In muckraker/watchdog reporting: A piece from The Marshall Project focuses on state judicial elections, where “law and order” still reigns supreme. Even after a summer of mass protests about racism in the criminal justice system, this year’s nationwide crop of state supreme court races looked much like they always have: “expensive, dark-money-filled contests between political groups trying to prove their candidate is the most merciless toward violent criminals.” And there’s evidence that these “tough-on-crime” messages trickle down into judges’ behavior on the bench: a 2015 analysis showed that the more frequently television ads air during an election, the less likely state supreme court justices are, on average, to rule in favor of criminal defendants. And Vice goes inside FCI Fort Dix, a low-security men’s prison in central New Jersey and now ground zero of the most severe coronavirus outbreak in the federal BOP. With almost 250 active cases among inmates and staff, prisoners describe Fort Dix as a “war zone,” where quarantine rules go unenforced and medical care is hard to come by. The outbreak has been traced back to the BOP itself, which, at the end of September, transferred nearly 300 prisoners to Fort Dix from Elkton, Ohio. 17 of the transferred men later tested positive, effectively creating a new outbreak at a prison that had gone months without detecting an infection. Advocates say that nine months into the pandemic, the BOP still hasn’t learned from past mistakes – and, by ramping up transfers between institutions in the midst of the crisis, undermines its own efforts to contain the spread.

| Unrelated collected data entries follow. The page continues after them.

This design comes from an exercise in tuning for small area on the open sky130 flow, not from production work. Function was checked by simulation only, so behaviour that the tests miss may differ from the original. No activity file was given, so power comes from the tool's default toggle rates.

--- design/flow/design.v ---
module jbang_seq (
    input  wire        clk,
    input  wire        rst,           
    input  wire [2:0]  bus_addr,      
    input  wire        bus_we,
    input  wire [31:0] bus_wdata,
    output reg  [31:0] bus_rdata,
    output reg         jtag_trst_n,
    output reg         jtag_tck,
    output reg         jtag_tms,
    output reg         jtag_tdi,
    input  wire        jtag_tdo
);
    localparam [2:0] PS_RESET = 3'b000, PS_IDLE = 3'b001, PS_SHIFT = 3'b010,
                     PS_EXIT1 = 3'b110, PS_UPD = 3'b100, PS_SELDR = 3'b101,
                     PS_SELIR = 3'b011, PS_CAP = 3'b111;
    localparam [2:0] P_PRE = 3'd0, P_NAVI = 3'd1, P_WALK = 3'd2, P_SH = 3'd3,
                     P_AL = 3'd4, P_NAV2 = 3'd5, P_FIN = 3'd6;
    localparam [1:0] G_NONE = 2'd0, G_PULSE = 2'd1, G_F = 2'd2, G_RI = 2'd3;
    localparam [1:0] L_K = 2'd0, L_NB = 2'd1, L_RI = 2'd2;
    localparam [1:0] A_KEEP = 2'd0, A_ZERO = 2'd1, A_D = 2'd2, A_K = 2'd3;
    localparam [2:0] C_NONE = 3'd0, C_TAPID = 3'd1, C_CONN = 3'd2, C_R60 = 3'd3,
                     C_R2C = 3'd4, C_DAPID = 3'd5, C_CSW = 3'd6;
    reg [31:0] arg0, arg1, result, fval, dreg;
    reg [2:0]  o3;
    reg [3:0]  fcode;
    reg        overrun, pid, irv, ic3, ic1, ic0;
    reg [2:0]  pos;
    reg [5:0]  pc;
    reg [2:0]  ph;
    reg        txdr;
    reg [5:0]  cnt;
    reg        bor;
    wire busy  = |pc;
    wire fault = |fcode;
    reg        s_tx, s_sel, c1, c0;
    reg [2:0]  s_op3;
    reg [1:0]  s_arg;
    reg        s_trst, s_navi, s_walk, s_wir, s_ptms, s_lastcmd, s_nav2, s_ldk, s_ldd, s_shchk;
    reg [1:0]  s_kind, s_lsrc;
    reg [5:0]  s_len;
    reg [2:0]  s_chk;
    reg        s_res, s_save, s_end, s_jmp;
    reg [5:0]  s_next;
    reg [1:0]  s_flt;
    reg [31:0] kval;
    always @* begin
        s_tx = 1'b0; s_sel = 1'b0; c1 = 1'b1; c0 = 1'b0;
        s_op3 = 3'b111; s_arg = A_ZERO;
        s_trst = 1'b0; s_navi = 1'b1; s_walk = 1'b0; s_wir = 1'b0; s_ptms = 1'b0;
        s_lastcmd = 1'b0; s_nav2 = 1'b0; s_ldk = 1'b0; s_ldd = 1'b0; s_shchk = 1'b0;
        s_kind = G_NONE; s_lsrc = L_K; s_len = 6'd0;
        s_chk = C_NONE; s_res = 1'b0; s_save = 1'b0; s_end = 1'b0; s_jmp = 1'b0; s_next = 6'd0;
        s_flt = 2'd0; kval = 32'd0;
        case (pc)
            6'h01: begin s_trst = 1'b1; s_navi = 1'b0; s_kind = G_PULSE; s_len = 6'd5; s_ptms = 1'b1; s_end = 1'b1; end
            6'h02: begin s_end = 1'b1; end
            6'h03: begin s_kind = G_RI; s_lsrc = L_RI; s_end = 1'b1; end
            6'h04: begin s_walk = 1'b1; s_wir = 1'b1; s_end = 1'b1; end
            6'h05: begin s_walk = 1'b1; s_end = 1'b1; end
            6'h06: begin s_navi = 1'b0; s_shchk = 1'b1; s_kind = G_F; s_lsrc = L_NB; s_lastcmd = 1'b1;
                         s_res = 1'b1; s_end = 1'b1; end
            6'h07: begin s_walk = 1'b1; s_wir = 1'b1; s_kind = G_F; s_lsrc = L_NB; s_nav2 = 1'b1;
                         s_res = 1'b1; s_end = 1'b1; end
            6'h08: begin s_walk = 1'b1; s_kind = G_F; s_lsrc = L_NB; s_nav2 = 1'b1;
                         s_res = 1'b1; s_end = 1'b1; end
            6'h09: begin s_tx = 1'b1; s_sel = 1'b1; c1 = dreg[12]; c0 = dreg[11]; s_end = 1'b1; end
            6'h0A: begin s_tx = 1'b1; c1 = dreg[12]; c0 = dreg[11]; s_op3 = dreg[17:15]; s_arg = A_KEEP;
                         s_res = 1'b1; s_end = 1'b1; end
            6'h0B: begin s_tx = 1'b1; c1 = 1'b0; s_op3 = 3'b000; s_arg = A_K; kval = 32'h00000001; s_res = 1'b1; s_end = 1'b1; end
            6'h0C: begin s_tx = 1'b1; s_op3 = 3'b010; s_arg = A_KEEP; s_res = 1'b1; s_end = 1'b1; end
            6'h0D: begin s_tx = 1'b1; s_op3 = 3'b011; s_res = 1'b1; s_end = 1'b1; end
            6'h0E: begin s_tx = 1'b1; s_op3 = 3'b100; s_arg = A_KEEP; s_res = 1'b1; s_end = 1'b1; end
            6'h0F: begin s_tx = 1'b1; s_op3 = 3'b111; s_res = 1'b1; s_end = 1'b1; end
            6'h10: begin s_tx = 1'b1; c0 = 1'b1; s_op3 = 3'b000; s_arg = A_KEEP; s_res = 1'b1; s_end = 1'b1; end
            6'h11: begin s_tx = 1'b1; c0 = 1'b1; s_op3 = 3'b001; s_res = 1'b1; s_end = 1'b1; end
            6'h12: begin s_tx = 1'b1; c0 = 1'b1; s_op3 = 3'b010; s_arg = A_KEEP; s_res = 1'b1; s_end = 1'b1; end
            6'h13: begin s_tx = 1'b1; c0 = 1'b1; s_op3 = 3'b011; s_res = 1'b1; s_end = 1'b1; end
            6'h14: begin s_tx = 1'b1; c0 = 1'b1; s_op3 = 3'b110; s_arg = A_KEEP; s_res = 1'b1; s_end = 1'b1; end
            6'h15: begin s_tx = 1'b1; c0 = 1'b1; s_op3 = 3'b111; s_res = 1'b1; s_end = 1'b1; end
            6'h16: begin s_tx = 1'b1; s_op3 = 3'b111; s_save = 1'b1; s_jmp = 1'b1; s_next = 6'h1F; end
            6'h1F: begin s_tx = 1'b1; s_op3 = 3'b011; end
            6'h20: begin s_tx = 1'b1; s_op3 = 3'b111; s_chk = C_CSW; end
            6'h21: begin s_navi = 1'b0; s_ldd = 1'b1; s_res = 1'b1; s_end = 1'b1; end
            6'h17: begin s_walk = 1'b1; s_kind = G_F; s_len = 6'd32; s_nav2 = 1'b1; s_ldk = 1'b1;
                         s_chk = C_TAPID; s_jmp = 1'b1; s_next = 6'h22; end
            6'h22: begin s_walk = 1'b1; s_wir = 1'b1; s_kind = G_F; s_len = 6'd6; s_nav2 = 1'b1; s_ldk = 1'b1;
                         kval = 32'h07; end
            6'h23: begin s_walk = 1'b1; s_kind = G_F; s_len = 6'd8; s_nav2 = 1'b1; s_ldk = 1'b1;
                         kval = 32'h89; end
            6'h24: begin s_walk = 1'b1; s_kind = G_F; s_len = 6'd8; s_nav2 = 1'b1; s_ldk = 1'b1;
                         s_chk = C_CONN; end
            6'h25: begin s_walk = 1'b1; s_wir = 1'b1; s_kind = G_F; s_len = 6'd6; s_nav2 = 1'b1; s_ldk = 1'b1;
                         kval = 32'h02; end
            6'h26: begin s_walk = 1'b1; s_kind = G_F; s_len = 6'd32; s_nav2 = 1'b1; s_ldk = 1'b1;
                         kval = 32'hE0002000; end
            6'h27: begin s_walk = 1'b1; s_kind = G_F; s_len = 6'd32; s_nav2 = 1'b1; s_ldk = 1'b1;
                         kval = 32'h60000000; s_chk = C_R60; end
            6'h28: begin s_kind = G_PULSE; s_len = 6'd10; end
            6'h29: begin s_walk = 1'b1; s_kind = G_F; s_len = 6'd32; s_nav2 = 1'b1; s_ldk = 1'b1;
                         kval = 32'hAC002100; end
            6'h2A: begin s_walk = 1'b1; s_kind = G_F; s_len = 6'd32; s_nav2 = 1'b1; s_ldk = 1'b1;
                         kval = 32'h2C000000; s_chk = C_R2C; end
            6'h2B: begin s_kind = G_PULSE; s_len = 6'd10; end
            6'h2C: begin s_walk = 1'b1; s_wir = 1'b1; s_kind = G_F; s_len = 6'd6; s_nav2 = 1'b1; s_ldk = 1'b1;
                         kval = 32'h3F; end
            6'h2D: begin s_kind = G_PULSE; s_len = 6'd10; s_end = 1'b1; end
            6'h18: begin s_walk = 1'b1; s_wir = 1'b1; s_kind = G_F; s_len = 6'd10; s_nav2 = 1'b1; s_ldk = 1'b1;
                         kval = 32'h3FE; s_jmp = 1'b1; s_next = 6'h2E; end
            6'h2E: begin s_walk = 1'b1; s_kind = G_F; s_len = 6'd32; s_nav2 = 1'b1; s_ldk = 1'b1;
                         s_chk = C_DAPID; end
            6'h2F: begin s_tx = 1'b1; s_op3 = 3'b010; s_arg = A_K; kval = 32'h50000032; end
            6'h30: begin s_tx = 1'b1; s_op3 = 3'b111; end
            6'h31: begin s_tx = 1'b1; s_op3 = 3'b011; end
            6'h32: begin s_tx = 1'b1; s_op3 = 3'b111; s_chk = C_CSW; end
            6'h33: begin s_tx = 1'b1; s_op3 = 3'b100; end
            6'h34: begin s_tx = 1'b1; c0 = 1'b1; s_op3 = 3'b000; s_arg = A_K; kval = 32'h00000012; s_end = 1'b1; end
            6'h19: begin s_tx = 1'b1; c0 = 1'b1; s_op3 = 3'b010; s_arg = A_KEEP; s_jmp = 1'b1; s_next = 6'h35; end
            6'h35: begin s_tx = 1'b1; c0 = 1'b1; s_op3 = 3'b111; s_jmp = 1'b1; s_next = 6'h16; end
            6'h1A: begin s_tx = 1'b1; c0 = 1'b1; s_op3 = 3'b010; s_arg = A_KEEP; end
            6'h1B: begin s_tx = 1'b1; c0 = 1'b1; s_op3 = 3'b110; s_arg = A_D; end
            6'h1C: begin s_tx = 1'b1; s_op3 = 3'b111; end
            6'h1D: begin s_tx = 1'b1; s_op3 = 3'b011; end
            6'h1E: begin s_tx = 1'b1; s_op3 = 3'b111; s_chk = C_CSW; s_end = 1'b1; end
            6'h3D: begin s_flt = 2'd1; end
            6'h3E: begin s_flt = 2'd2; end
            6'h3F: begin s_flt = 2'd3; end
            default: ;
        endcase
    end
    wire [4:0] w_opc   = bus_wdata[4:0];
    wire       w_ill   = (|bus_wdata[31:19]) || (w_opc == 5'h00) || (w_opc > 5'h1A);
    wire       w_nb    = (w_opc == 5'h06 || w_opc == 5'h07 || w_opc == 5'h08) &&
                         bus_wdata[10] && (|bus_wdata[9:5]);
    wire [3:0] w_ir    = bus_wdata[14:11];
    wire       w_bir   = (w_opc == 5'h09 || w_opc == 5'h0A) &&
                         !(w_ir == 4'b1000 || w_ir == 4'b1010 || w_ir == 4'b1011);
    wire       w_aw    = !w_ill && (w_opc == 5'h1A);
    wire [5:0] w_entry = w_ill ? 6'h3F : w_nb ? 6'h3D : w_bir ? 6'h3E : {1'b0, w_opc};
    wire cmd_we = bus_we && (bus_addr == 3'd0);
    wire acc    = cmd_we && !busy && !fault;
    wire       hit = irv && (ic1 == c1) && (ic0 == c0);
    reg  [5:0] len;
    always @* begin
        if (s_tx)                len = txdr ? 6'd36 : 6'd10;
        else if (s_lsrc == L_NB) len = dreg[10:5];
        else if (s_lsrc == L_RI) len = {1'b0, fval[4:0]};
        else                     len = s_len;
    end
    wire at_idle  = (pos == PS_IDLE);
    wire at_shift = (pos == PS_SHIFT);
    wire nav_tms  = pos[1];
    wire wir      = s_wir || (s_tx && !txdr);
    wire walk_tms = (pos == PS_IDLE) || (pos == PS_SELDR && wir);
    wire cnt_one  = (cnt == 6'd1);
    wire cnt_zero = (cnt == 6'd0);
    wire last     = s_lastcmd ? dreg[18] : 1'b1;
    wire is_ri    = !s_tx && (s_kind == G_RI);
    wire navi_en  = s_navi || s_tx;
    wire walk_en  = s_walk || s_tx;
    wire nav2_en  = s_nav2 || s_tx;
    wire post_pulse = !(nav2_en && !at_idle);
    reg  sh_tdi, sh_tms;
    always @* begin
        sh_tms = last && cnt_one;
        if (s_tx) begin
            if (!txdr) begin
                case (cnt)
                    6'd10:   sh_tdi = c0;
                    6'd9:    sh_tdi = c1;
                    6'd8:    sh_tdi = 1'b0;
                    default: sh_tdi = 1'b1;
                endcase
            end else begin
                sh_tdi = cnt_one ? 1'b0 : o3[0];
            end
        end else if (s_kind == G_F) begin
            sh_tdi = fval[0];
        end else begin
            sh_tdi = 1'b0;
            sh_tms = s_ptms;
        end
    end
    wire sh_shift = (s_tx ? (txdr && !cnt_one) : (s_kind == G_F));
    wire aligning = !s_tx && (s_kind == G_F || s_kind == G_RI);
    reg [2:0] pos_nx;
    always @* begin
        case (pos)
            PS_RESET: pos_nx = jtag_tms ? PS_RESET : PS_IDLE;
            PS_IDLE:  pos_nx = jtag_tms ? PS_SELDR : PS_IDLE;
            PS_SELDR: pos_nx = jtag_tms ? PS_SELIR : PS_CAP;
            PS_SELIR: pos_nx = PS_CAP;
            PS_CAP:   pos_nx = PS_SHIFT;
            PS_SHIFT: pos_nx = jtag_tms ? PS_EXIT1 : PS_SHIFT;
            PS_EXIT1: pos_nx = PS_UPD;
            default:  pos_nx = PS_IDLE;
        endcase
    end
    reg       chk_bad;
    reg [3:0] chk_code;
    always @* begin
        case (s_chk)
            C_TAPID: begin chk_bad = (fval[27:0] != 28'hB94402F); chk_code = 4'h1; end
            C_CONN:  begin chk_bad = (fval[3:0] != 4'b1001);      chk_code = 4'h2; end
            C_R60:   begin chk_bad = (fval[31:24] != 8'h60);      chk_code = 4'h3; end
            C_R2C:   begin chk_bad = (fval[31:24] != 8'h2C);      chk_code = 4'h3; end
            C_DAPID: begin chk_bad = (fval != 32'h3BA00477);      chk_code = 4'h4; end
            C_CSW:   begin chk_bad = (fval != 32'hF0000000);      chk_code = 4'h6; end
            default: begin chk_bad = 1'b0;                        chk_code = 4'h6; end
        endcase
    end
    wire ack_bad = (fval[31:29] != 3'b010);
    reg [5:0] n_pc, n_cnt;
    reg [2:0] n_ph, n_pos;
    reg       n_txdr, n_bor, n_tck, n_tms, n_tdi, n_trst;
    reg [3:0] n_fcode;
    reg       n_irv, n_setir;
    reg       f_hold, f_lo0, f_a0, f_d, f_k, f_sh, f_top, f_nb, f_ir, f_ack, f_pos;
    reg       r_ld, d_save, o_ld;
    always @* begin
        n_pc = pc; n_ph = ph; n_txdr = txdr; n_cnt = cnt; n_bor = bor; n_pos = pos;
        n_tck = jtag_tck; n_tms = jtag_tms; n_tdi = jtag_tdi; n_trst = jtag_trst_n;
        n_fcode = fcode; n_irv = irv; n_setir = 1'b0;
        f_hold = 1'b1; f_lo0 = 1'b0; f_a0 = 1'b0; f_d = 1'b0; f_k = 1'b0; f_sh = 1'b0; f_top = 1'b0;
        f_nb = 1'b0; f_ir = 1'b0; f_ack = 1'b0; f_pos = 1'b0;
        r_ld = 1'b0; d_save = 1'b0; o_ld = 1'b0;
        if (acc) begin
            n_pc = w_entry; n_ph = P_PRE;
            f_hold = 1'b0; f_a0 = 1'b1;
        end
        if (busy) begin
            if (jtag_tck) begin
                n_tck = 1'b0;
                n_pos = pos_nx;
                if (ph == P_SH) begin
                    n_cnt = cnt - 6'd1;
                    if (sh_shift) begin f_hold = 1'b0; f_sh = 1'b1; f_top = jtag_tdo; end
                end else if (ph == P_NAV2 && post_pulse) begin
                    n_cnt = cnt - 6'd1;
                end
            end else if (!jtag_trst_n) begin
                n_trst = 1'b1;
            end else begin
                case (ph)
                    P_PRE: begin
                        n_ph = P_NAVI;
                        if (s_flt != 2'd0) begin
                            n_pc = 6'd0; n_ph = P_PRE; f_hold = 1'b0;
                            case (s_flt)
                                2'd1:    begin f_nb = 1'b1; n_fcode = 4'hB; end
                                2'd2:    begin f_ir = 1'b1; n_fcode = 4'h9; end
                                default: begin f_d  = 1'b1; n_fcode = 4'hA; end
                            endcase
                        end else if (s_shchk && !pos[1]) begin
                            n_pc = 6'd0; n_ph = P_PRE; f_hold = 1'b0; f_pos = 1'b1; n_fcode = 4'h7;
                        end else if (s_shchk && pos[2]) begin
                            n_pc = 6'd0; n_ph = P_PRE; f_hold = 1'b0; n_fcode = 4'h8;
                        end else if (s_tx && !txdr) begin
                            if (hit) begin
                                n_ph = P_PRE;
                                if (s_sel) begin n_pc = 6'd0; f_hold = 1'b0; end
                                else n_txdr = 1'b1;
                            end
                        end else if (s_tx) begin
                            o_ld = 1'b1;
                            case (s_arg)
                                A_ZERO: f_hold = 1'b0;
                                A_D:    begin f_hold = 1'b0; f_d = 1'b1; end
                                A_K:    begin f_hold = 1'b0; f_k = 1'b1; end
                                default: ;
                            endcase
                        end else begin
                            if (s_ldk) begin f_hold = 1'b0; f_k = 1'b1; end
                            if (s_ldd) begin f_hold = 1'b0; f_d = 1'b1; end
                            if (s_trst) begin
                                n_trst = 1'b0; n_pos = PS_RESET; n_irv = 1'b0;
                            end
                        end
                    end
                    P_NAVI: begin
                        if (navi_en && !at_idle) begin
                            n_tck = 1'b1; n_tms = nav_tms; n_tdi = 1'b0;
                        end else n_ph = P_WALK;
                    end
                    P_WALK: begin
                        if (walk_en && !at_shift) begin
                            n_tck = 1'b1; n_tms = walk_tms; n_tdi = 1'b0;
                        end else begin
                            n_ph  = P_SH;
                            n_cnt = len;
                            if (is_ri) f_lo0 = 1'b1;
                            if (wir) n_irv = 1'b0;
                        end
                    end
                    P_SH: begin
                        if (!cnt_zero) begin
                            if (s_tx && txdr && cnt == 6'd33 && ack_bad) begin
                                n_pc = 6'd0; n_ph = P_PRE; n_txdr = 1'b0;
                                f_hold = 1'b0; f_ack = 1'b1; n_fcode = 4'h5;
                            end else begin
                                n_tck = 1'b1; n_tms = sh_tms; n_tdi = sh_tdi;
                            end
                        end else begin
                            n_ph  = P_AL;
                            n_cnt = ~len;
                            n_bor = 1'b1;
                        end
                    end
                    P_AL: begin
                        if (aligning && cnt != 6'd31) begin
                            n_cnt = cnt - 6'd1;
                            f_hold = 1'b0; f_sh = 1'b1;
                            if (is_ri) begin
                                f_top = fval[0] ^ bor;
                                n_bor = bor & ~fval[0];
                            end
                        end else begin
                            n_ph  = P_NAV2;
                            n_cnt = (s_tx && txdr) ? 6'd1 : is_ri ? {5'd0, ~bor} : 6'd0;
                        end
                    end
                    P_NAV2: begin
                        if (!post_pulse) begin
                            n_tck = 1'b1; n_tms = nav_tms; n_tdi = 1'b0;
                        end else if (!cnt_zero) begin
                            n_tck = 1'b1; n_tms = 1'b0; n_tdi = 1'b0;
                        end else if (is_ri && !bor) begin
                            n_ph = P_WALK;
                        end else begin
                            n_ph = P_FIN;
                        end
                    end
                    default: begin  
                        n_ph = P_PRE;
                        if (s_tx && !txdr) begin
                            n_setir = 1'b1;
                            if (s_sel) begin n_pc = 6'd0; f_hold = 1'b0; end
                            else n_txdr = 1'b1;
                        end else if (chk_bad) begin
                            n_pc = 6'd0; n_txdr = 1'b0; n_fcode = chk_code;
                        end else begin
                            n_txdr = 1'b0;
                            d_save = s_save;
                            r_ld   = s_res;
                            if (s_end) begin n_pc = 6'd0; f_hold = 1'b0; end
                            else if (s_jmp) n_pc = s_next;
                            else n_pc = pc + 6'd1;
                        end
                    end
                endcase
            end
        end
    end
    wire [31:0] f_next =
          ({32{f_hold}} & {fval[31:5], fval[4:0] & {5{~f_lo0}}})
        | ({32{f_a0}} & arg0)
        | ({32{f_d}}  & dreg)
        | ({32{f_k}}  & kval)
        | ({32{f_sh}} & {f_top, fval[31:1]})
        | ({32{f_nb}} & {26'd0, dreg[10:5]})
        | ({32{f_ir}} & {28'd0, dreg[14:11]})
        | ({32{f_ack}} & {29'd0, fval[31:29]})
        | {31'd0, f_pos & pos[0]};
    always @(posedge clk) begin
        if (rst) begin
            arg0 <= 32'd0; arg1 <= 32'd0; result <= 32'd0; fval <= 32'd0;
            fcode <= 4'd0; overrun <= 1'b0; pid <= 1'b0;
            irv <= 1'b0; ic3 <= 1'b0; ic1 <= 1'b0; ic0 <= 1'b0;
            pos <= PS_RESET; pc <= 6'd0; ph <= P_PRE; txdr <= 1'b0; cnt <= 6'd0;
            jtag_trst_n <= 1'b1; jtag_tck <= 1'b0; jtag_tms <= 1'b1; jtag_tdi <= 1'b0;
        end else begin
            if (bus_we && bus_addr == 3'd1) arg0 <= bus_wdata;
            if (bus_we && bus_addr == 3'd2) arg1 <= bus_wdata;
            if (cmd_we && busy) overrun <= 1'b1;
            if (acc && !(w_ill || w_nb || w_bir)) pid <= 1'b1;
            if (r_ld) result <= fval;
            fval <= f_next;
            pc <= n_pc; ph <= n_ph; txdr <= n_txdr; cnt <= n_cnt; pos <= n_pos;
            fcode <= n_fcode; irv <= n_irv | n_setir;
            if (n_setir) begin ic3 <= 1'b1; ic1 <= c1; ic0 <= c0; end
            jtag_tck <= n_tck; jtag_tms <= n_tms; jtag_tdi <= n_tdi; jtag_trst_n <= n_trst;
        end
        bor <= n_bor;
        if (acc) dreg <= w_aw ? arg1 : bus_wdata;
        else if (d_save) dreg <= fval;
        if (o_ld) o3 <= s_op3;
        else if (f_sh && ph == P_SH) o3 <= {fval[0], o3[2:1]};
    end
    wire [31:0] status = {8'd0, 4'd0, fcode, 4'd0, ic3, 1'b0, ic1, ic0, irv, pos,
                          pid, overrun, fault, busy};
    always @* begin
        case (bus_addr)
            3'd1:    bus_rdata = arg0;
            3'd2:    bus_rdata = arg1;
            3'd3:    bus_rdata = result;
            3'd4:    bus_rdata = status;
            3'd5:    bus_rdata = fval;
            default: bus_rdata = 32'd0;
        endcase
    end
endmodule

In complex crime storytelling: A piece from ESPN revisits the cold-case murder of Miami Hurricanes defensive lineman Bryan Pata. In 2006, Pata – then 22 and just months away from being selected in the NFL draft – was shot, execution-style, in the parking lot of his apartment complex. Miami-Dade police interviewed over a hundred people in connection with Pata’s death, and the investigation report ran to nearly 200 pages. But more than a decade later, the case remains unsolved. And HuffPost recounts “the tortured life and tragic crime” of Lisa Montgomery, the only woman on federal death row. In 2004, Montgomery – a survivor of incest and sex trafficking who suffers from severe mental illness – was sentenced to death for the “especially heinous murder” of a 23-year-old pregnant woman. If her execution goes forward, Montgomery will be the first female federal inmate to be executed in the US in almost 70 years. Her death is scheduled for December 8 – just over a month before the inauguration of president-elect Joe Biden, who has pledged to end the federal death penalty.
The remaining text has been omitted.